* WHAT THIS TASK INVOLVES *
Provide an exact copy of the lines from the beginning of the records through the line that includes "output logic [WIDTH-1:0]", and of no others.

Collected data:
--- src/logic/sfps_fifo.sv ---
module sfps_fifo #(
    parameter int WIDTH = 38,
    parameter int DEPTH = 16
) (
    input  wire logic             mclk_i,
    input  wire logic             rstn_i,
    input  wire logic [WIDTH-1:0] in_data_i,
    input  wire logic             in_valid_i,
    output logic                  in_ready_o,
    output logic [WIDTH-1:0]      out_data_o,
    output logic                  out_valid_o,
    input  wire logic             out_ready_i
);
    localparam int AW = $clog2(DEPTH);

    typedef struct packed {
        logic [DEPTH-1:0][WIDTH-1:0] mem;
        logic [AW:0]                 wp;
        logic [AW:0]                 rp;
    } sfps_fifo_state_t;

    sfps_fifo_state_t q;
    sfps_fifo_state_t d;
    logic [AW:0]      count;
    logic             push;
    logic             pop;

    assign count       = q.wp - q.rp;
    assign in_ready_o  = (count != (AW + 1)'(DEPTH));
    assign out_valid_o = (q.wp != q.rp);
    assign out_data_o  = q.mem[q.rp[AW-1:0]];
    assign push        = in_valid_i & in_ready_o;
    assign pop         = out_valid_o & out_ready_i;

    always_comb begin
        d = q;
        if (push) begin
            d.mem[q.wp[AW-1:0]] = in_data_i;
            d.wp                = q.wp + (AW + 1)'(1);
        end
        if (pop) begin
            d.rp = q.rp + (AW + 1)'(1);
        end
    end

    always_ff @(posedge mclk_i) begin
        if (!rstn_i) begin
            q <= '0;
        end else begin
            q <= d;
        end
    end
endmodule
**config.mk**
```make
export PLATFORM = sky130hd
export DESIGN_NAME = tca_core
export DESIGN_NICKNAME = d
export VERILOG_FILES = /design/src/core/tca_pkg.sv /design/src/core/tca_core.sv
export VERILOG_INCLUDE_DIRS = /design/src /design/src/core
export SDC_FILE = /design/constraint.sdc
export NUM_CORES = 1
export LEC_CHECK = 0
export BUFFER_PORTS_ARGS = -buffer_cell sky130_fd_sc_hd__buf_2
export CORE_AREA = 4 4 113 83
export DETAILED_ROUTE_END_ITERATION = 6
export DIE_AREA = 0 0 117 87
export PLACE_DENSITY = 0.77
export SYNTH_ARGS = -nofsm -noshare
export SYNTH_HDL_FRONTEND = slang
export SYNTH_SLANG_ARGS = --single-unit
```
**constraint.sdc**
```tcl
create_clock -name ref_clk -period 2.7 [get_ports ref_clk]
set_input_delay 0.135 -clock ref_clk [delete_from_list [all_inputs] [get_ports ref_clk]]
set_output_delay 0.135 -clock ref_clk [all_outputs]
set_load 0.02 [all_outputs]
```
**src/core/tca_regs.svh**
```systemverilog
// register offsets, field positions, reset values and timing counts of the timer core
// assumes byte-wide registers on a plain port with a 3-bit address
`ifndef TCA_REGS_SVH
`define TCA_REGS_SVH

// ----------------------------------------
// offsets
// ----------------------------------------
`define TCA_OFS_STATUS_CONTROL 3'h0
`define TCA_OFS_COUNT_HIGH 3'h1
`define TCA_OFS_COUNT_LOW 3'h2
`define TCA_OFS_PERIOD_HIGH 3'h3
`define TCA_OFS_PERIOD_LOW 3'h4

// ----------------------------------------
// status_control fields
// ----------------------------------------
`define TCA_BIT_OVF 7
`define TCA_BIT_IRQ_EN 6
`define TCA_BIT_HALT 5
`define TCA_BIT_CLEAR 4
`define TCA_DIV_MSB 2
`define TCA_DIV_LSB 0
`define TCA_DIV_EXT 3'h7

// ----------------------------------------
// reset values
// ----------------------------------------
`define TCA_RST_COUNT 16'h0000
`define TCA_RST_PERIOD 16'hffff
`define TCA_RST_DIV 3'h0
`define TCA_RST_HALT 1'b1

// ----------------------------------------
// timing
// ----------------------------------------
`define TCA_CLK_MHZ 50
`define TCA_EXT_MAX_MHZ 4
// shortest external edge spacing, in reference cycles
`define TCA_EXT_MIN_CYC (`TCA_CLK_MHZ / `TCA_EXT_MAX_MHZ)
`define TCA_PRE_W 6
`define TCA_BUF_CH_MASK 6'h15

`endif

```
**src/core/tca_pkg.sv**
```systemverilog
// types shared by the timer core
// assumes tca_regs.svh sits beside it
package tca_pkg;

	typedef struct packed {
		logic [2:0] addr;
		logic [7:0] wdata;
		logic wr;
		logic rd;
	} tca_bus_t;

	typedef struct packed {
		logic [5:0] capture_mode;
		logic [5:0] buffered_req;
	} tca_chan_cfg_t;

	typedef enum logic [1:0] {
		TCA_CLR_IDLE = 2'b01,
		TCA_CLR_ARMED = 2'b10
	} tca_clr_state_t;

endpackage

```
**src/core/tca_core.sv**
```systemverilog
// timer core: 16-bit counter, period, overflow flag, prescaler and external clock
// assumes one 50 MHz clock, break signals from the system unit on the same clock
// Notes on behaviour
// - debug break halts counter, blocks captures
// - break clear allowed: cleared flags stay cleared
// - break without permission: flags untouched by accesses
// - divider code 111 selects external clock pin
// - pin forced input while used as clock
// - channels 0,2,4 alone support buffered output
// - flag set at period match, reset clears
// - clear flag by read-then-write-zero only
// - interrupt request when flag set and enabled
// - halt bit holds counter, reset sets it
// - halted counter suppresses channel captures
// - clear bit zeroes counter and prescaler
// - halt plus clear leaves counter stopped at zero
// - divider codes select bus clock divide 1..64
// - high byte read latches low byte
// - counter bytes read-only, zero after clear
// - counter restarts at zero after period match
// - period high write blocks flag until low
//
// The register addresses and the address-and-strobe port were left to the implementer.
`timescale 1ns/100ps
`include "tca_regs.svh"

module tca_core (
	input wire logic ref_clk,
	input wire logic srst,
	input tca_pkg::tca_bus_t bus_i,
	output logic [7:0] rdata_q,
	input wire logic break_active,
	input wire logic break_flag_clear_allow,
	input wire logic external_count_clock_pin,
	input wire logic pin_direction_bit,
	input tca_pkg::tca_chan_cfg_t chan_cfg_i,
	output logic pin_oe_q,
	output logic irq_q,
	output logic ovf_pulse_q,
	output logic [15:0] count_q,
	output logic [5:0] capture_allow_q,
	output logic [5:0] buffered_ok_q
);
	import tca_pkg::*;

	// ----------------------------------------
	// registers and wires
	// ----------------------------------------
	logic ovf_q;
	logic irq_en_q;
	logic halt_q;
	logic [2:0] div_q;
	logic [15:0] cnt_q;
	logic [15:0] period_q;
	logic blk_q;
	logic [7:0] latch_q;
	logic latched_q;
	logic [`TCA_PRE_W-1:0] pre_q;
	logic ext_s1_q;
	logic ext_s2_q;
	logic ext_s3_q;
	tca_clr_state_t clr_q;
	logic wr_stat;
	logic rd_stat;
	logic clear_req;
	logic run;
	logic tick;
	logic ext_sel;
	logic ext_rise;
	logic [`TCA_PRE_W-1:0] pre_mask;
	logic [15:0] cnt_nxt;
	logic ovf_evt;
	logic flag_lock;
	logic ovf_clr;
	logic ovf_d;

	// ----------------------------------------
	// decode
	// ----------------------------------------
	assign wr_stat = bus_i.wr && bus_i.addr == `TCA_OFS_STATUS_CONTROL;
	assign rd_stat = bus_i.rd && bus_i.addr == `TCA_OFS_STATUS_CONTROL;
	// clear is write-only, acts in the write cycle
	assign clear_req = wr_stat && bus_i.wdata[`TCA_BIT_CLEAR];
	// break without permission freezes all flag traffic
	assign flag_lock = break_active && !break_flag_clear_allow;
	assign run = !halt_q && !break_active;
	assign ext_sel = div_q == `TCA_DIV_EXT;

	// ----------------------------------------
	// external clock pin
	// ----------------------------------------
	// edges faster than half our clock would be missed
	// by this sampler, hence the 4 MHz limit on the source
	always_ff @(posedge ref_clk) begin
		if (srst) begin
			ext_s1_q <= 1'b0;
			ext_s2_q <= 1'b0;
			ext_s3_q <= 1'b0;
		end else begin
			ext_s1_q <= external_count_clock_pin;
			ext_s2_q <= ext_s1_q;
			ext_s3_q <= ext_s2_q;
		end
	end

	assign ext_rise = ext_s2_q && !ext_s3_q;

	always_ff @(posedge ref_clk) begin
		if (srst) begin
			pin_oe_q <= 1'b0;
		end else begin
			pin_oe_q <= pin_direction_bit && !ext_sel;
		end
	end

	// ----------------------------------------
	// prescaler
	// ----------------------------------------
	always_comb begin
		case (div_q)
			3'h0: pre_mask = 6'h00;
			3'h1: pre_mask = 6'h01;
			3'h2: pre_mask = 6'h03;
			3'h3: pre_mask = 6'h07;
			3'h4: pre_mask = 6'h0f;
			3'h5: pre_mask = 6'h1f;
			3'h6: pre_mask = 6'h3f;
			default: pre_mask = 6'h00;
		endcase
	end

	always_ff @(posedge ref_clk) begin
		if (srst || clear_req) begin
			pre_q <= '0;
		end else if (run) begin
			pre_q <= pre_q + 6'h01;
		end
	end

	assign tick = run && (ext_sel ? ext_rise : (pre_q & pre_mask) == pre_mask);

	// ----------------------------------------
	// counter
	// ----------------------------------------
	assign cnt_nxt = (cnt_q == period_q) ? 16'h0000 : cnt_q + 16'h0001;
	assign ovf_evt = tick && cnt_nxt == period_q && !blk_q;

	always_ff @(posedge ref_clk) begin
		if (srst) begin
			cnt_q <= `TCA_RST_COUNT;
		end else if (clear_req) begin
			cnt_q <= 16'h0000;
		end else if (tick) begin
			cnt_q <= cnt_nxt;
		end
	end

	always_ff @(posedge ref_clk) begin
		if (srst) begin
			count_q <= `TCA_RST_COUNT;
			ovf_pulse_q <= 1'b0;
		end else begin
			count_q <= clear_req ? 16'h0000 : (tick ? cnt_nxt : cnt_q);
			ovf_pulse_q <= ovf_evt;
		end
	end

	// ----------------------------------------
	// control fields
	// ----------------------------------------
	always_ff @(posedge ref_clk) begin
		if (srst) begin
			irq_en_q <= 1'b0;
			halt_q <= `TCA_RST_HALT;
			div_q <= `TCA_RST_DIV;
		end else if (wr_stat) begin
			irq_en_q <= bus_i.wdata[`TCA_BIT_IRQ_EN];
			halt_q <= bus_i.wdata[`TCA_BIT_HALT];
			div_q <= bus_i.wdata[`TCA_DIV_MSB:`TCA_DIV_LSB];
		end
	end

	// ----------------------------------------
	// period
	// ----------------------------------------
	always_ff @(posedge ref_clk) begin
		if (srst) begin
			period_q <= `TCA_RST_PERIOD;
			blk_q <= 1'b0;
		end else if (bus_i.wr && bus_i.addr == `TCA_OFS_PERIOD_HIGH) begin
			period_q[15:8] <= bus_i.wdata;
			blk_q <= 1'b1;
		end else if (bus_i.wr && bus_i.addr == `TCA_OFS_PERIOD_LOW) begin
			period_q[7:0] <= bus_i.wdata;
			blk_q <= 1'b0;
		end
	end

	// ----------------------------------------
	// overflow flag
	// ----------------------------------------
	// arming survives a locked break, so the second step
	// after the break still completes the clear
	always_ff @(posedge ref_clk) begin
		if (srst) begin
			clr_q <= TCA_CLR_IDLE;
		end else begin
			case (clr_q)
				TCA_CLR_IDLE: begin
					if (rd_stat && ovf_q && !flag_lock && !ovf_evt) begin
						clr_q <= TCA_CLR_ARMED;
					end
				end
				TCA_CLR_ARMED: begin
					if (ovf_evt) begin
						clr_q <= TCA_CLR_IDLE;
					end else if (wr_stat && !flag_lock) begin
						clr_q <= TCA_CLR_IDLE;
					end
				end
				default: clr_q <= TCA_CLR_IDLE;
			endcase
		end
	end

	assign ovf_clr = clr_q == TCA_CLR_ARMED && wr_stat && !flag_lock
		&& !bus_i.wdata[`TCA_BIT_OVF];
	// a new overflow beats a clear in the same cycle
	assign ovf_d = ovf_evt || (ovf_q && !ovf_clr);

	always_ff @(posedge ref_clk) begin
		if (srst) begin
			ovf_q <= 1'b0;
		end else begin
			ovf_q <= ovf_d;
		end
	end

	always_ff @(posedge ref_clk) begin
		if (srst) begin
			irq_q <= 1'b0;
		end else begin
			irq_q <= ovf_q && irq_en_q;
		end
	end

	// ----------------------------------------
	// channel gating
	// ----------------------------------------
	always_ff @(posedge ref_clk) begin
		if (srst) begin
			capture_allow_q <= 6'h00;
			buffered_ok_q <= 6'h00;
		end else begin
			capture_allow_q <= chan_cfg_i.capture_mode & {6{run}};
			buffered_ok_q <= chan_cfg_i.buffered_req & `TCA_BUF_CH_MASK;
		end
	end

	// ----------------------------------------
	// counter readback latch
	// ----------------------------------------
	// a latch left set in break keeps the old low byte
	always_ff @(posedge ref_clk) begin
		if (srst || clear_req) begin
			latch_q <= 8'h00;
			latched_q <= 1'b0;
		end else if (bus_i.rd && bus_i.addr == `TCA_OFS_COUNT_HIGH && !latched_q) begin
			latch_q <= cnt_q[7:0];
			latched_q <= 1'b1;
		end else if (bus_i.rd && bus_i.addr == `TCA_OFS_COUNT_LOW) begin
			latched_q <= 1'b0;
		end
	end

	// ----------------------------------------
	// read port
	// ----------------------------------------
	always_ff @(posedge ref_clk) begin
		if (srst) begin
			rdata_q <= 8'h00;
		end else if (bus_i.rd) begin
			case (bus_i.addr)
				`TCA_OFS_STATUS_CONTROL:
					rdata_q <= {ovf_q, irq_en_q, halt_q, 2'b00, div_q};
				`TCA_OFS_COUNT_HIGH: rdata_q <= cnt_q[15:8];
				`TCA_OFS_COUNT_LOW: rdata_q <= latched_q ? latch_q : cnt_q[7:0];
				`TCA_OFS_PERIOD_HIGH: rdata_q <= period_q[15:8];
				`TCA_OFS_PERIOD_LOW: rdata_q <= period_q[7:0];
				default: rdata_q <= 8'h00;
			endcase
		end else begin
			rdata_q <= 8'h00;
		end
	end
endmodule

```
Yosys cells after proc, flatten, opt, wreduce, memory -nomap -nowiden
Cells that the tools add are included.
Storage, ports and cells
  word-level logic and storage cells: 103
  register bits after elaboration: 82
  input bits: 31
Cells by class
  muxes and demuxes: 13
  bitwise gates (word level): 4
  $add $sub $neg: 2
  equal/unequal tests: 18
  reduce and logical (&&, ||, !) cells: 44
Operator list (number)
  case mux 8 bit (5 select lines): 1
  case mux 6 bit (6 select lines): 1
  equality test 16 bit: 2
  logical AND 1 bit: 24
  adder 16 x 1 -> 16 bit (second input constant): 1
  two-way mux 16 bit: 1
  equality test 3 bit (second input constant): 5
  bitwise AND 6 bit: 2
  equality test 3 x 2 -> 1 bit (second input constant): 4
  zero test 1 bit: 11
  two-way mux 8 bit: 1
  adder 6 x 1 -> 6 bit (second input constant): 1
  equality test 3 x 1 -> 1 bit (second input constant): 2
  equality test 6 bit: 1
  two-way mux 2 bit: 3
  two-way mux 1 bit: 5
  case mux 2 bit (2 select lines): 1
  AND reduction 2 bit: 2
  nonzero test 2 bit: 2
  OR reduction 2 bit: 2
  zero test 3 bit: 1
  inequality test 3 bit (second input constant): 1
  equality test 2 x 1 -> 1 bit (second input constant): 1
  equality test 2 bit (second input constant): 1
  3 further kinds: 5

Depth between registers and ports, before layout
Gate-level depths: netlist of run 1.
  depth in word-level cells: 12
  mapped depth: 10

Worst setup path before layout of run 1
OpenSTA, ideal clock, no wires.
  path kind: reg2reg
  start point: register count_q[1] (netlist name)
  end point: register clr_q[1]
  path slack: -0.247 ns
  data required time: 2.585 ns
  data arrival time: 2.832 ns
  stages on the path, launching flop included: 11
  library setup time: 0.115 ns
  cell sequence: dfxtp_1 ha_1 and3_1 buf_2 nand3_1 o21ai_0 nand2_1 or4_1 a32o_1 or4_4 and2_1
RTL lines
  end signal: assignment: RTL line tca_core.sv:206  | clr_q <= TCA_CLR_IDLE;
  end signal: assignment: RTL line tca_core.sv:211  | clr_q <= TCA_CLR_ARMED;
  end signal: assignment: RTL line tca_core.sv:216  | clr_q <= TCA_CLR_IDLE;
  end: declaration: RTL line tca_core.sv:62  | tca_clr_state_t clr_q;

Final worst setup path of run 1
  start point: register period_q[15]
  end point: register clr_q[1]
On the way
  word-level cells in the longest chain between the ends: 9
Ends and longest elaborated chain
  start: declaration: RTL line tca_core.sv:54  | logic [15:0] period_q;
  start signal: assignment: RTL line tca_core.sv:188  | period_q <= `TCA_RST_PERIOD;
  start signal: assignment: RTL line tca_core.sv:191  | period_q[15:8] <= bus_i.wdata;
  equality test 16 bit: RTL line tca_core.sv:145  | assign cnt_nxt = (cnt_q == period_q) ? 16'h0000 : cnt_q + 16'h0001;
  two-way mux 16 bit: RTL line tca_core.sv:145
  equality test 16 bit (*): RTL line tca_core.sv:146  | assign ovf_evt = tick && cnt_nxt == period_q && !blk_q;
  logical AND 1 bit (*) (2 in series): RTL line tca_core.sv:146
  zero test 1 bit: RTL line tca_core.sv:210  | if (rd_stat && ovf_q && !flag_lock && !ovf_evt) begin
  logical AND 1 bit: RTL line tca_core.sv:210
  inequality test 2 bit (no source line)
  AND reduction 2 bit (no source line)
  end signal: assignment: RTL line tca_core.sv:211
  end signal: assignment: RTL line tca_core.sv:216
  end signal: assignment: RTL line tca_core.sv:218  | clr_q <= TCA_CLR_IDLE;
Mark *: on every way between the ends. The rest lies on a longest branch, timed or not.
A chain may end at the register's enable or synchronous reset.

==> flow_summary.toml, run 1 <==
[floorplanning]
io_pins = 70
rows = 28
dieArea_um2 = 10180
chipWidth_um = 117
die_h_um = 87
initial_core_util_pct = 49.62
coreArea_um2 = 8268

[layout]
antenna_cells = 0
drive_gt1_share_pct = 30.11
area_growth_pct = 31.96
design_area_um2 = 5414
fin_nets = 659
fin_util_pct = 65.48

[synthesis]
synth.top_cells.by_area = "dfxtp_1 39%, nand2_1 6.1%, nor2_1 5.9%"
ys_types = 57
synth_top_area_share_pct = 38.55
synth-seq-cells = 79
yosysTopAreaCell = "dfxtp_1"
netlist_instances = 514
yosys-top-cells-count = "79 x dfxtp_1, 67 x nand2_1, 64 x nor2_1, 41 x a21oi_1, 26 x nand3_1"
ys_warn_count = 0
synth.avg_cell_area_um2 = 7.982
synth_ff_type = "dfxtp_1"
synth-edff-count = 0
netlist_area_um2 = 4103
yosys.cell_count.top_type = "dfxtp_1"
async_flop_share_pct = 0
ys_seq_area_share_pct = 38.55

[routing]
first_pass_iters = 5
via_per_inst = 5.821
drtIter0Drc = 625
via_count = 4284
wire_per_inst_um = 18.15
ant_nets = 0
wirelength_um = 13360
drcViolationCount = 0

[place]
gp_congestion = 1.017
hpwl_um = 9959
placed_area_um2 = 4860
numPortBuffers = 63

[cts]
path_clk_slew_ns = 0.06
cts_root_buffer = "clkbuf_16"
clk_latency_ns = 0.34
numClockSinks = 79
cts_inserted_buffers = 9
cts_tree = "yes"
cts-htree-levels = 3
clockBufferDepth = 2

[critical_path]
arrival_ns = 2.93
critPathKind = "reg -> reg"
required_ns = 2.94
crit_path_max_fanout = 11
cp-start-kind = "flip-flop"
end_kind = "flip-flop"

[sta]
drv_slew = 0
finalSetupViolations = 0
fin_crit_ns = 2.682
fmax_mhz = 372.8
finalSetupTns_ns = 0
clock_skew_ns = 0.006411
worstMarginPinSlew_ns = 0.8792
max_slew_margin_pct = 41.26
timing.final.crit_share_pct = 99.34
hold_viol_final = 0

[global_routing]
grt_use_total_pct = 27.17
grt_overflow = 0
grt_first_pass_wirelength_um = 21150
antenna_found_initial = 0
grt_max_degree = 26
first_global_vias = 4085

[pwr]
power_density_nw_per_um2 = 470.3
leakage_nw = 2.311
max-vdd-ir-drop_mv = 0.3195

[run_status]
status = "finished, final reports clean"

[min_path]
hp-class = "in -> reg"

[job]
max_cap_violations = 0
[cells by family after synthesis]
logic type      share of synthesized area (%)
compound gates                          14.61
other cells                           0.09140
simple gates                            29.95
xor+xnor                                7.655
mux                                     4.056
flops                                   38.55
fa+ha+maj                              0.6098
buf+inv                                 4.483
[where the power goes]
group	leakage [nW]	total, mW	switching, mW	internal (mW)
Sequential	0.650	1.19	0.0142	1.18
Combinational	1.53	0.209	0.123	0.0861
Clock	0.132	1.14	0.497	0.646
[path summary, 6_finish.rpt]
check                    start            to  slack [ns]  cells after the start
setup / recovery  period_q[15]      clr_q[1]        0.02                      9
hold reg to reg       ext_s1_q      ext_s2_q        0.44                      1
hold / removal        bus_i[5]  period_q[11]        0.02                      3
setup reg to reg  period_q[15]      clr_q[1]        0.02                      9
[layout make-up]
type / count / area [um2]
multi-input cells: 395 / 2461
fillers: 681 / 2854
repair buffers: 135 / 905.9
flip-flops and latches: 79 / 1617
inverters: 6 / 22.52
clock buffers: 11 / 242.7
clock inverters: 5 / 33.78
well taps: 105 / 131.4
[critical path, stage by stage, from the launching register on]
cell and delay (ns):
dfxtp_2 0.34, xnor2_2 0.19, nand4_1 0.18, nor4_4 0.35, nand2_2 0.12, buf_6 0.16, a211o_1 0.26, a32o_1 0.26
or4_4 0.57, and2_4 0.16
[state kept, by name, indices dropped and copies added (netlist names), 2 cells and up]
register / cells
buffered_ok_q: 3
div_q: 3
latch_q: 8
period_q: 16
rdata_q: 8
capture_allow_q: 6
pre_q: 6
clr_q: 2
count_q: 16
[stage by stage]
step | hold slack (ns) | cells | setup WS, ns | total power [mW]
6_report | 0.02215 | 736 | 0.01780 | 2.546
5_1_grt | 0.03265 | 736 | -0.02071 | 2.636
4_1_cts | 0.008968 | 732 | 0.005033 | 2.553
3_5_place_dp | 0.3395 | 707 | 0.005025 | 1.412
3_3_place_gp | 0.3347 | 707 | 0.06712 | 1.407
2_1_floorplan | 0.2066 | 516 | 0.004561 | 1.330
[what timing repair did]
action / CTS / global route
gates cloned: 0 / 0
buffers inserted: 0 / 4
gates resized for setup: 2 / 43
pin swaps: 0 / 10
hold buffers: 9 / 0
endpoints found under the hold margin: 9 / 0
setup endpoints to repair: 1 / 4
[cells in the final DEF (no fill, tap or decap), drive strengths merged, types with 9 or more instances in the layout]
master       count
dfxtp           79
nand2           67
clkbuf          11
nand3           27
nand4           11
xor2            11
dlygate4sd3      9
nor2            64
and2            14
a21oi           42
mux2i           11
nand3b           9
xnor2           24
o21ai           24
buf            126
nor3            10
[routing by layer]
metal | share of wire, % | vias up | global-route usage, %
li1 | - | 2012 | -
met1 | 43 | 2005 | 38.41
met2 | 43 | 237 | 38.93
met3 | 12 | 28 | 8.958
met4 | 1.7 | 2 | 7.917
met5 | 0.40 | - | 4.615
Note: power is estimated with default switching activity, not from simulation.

* YOUR RESPONSE *
--- src/logic/sfps_fifo.sv ---
module sfps_fifo #(
    parameter int WIDTH = 38,
    parameter int DEPTH = 16
) (
    input  wire logic             mclk_i,
    input  wire logic             rstn_i,
    input  wire logic [WIDTH-1:0] in_data_i,
    input  wire logic             in_valid_i,
    output logic                  in_ready_o,
    output logic [WIDTH-1:0]      out_data_o,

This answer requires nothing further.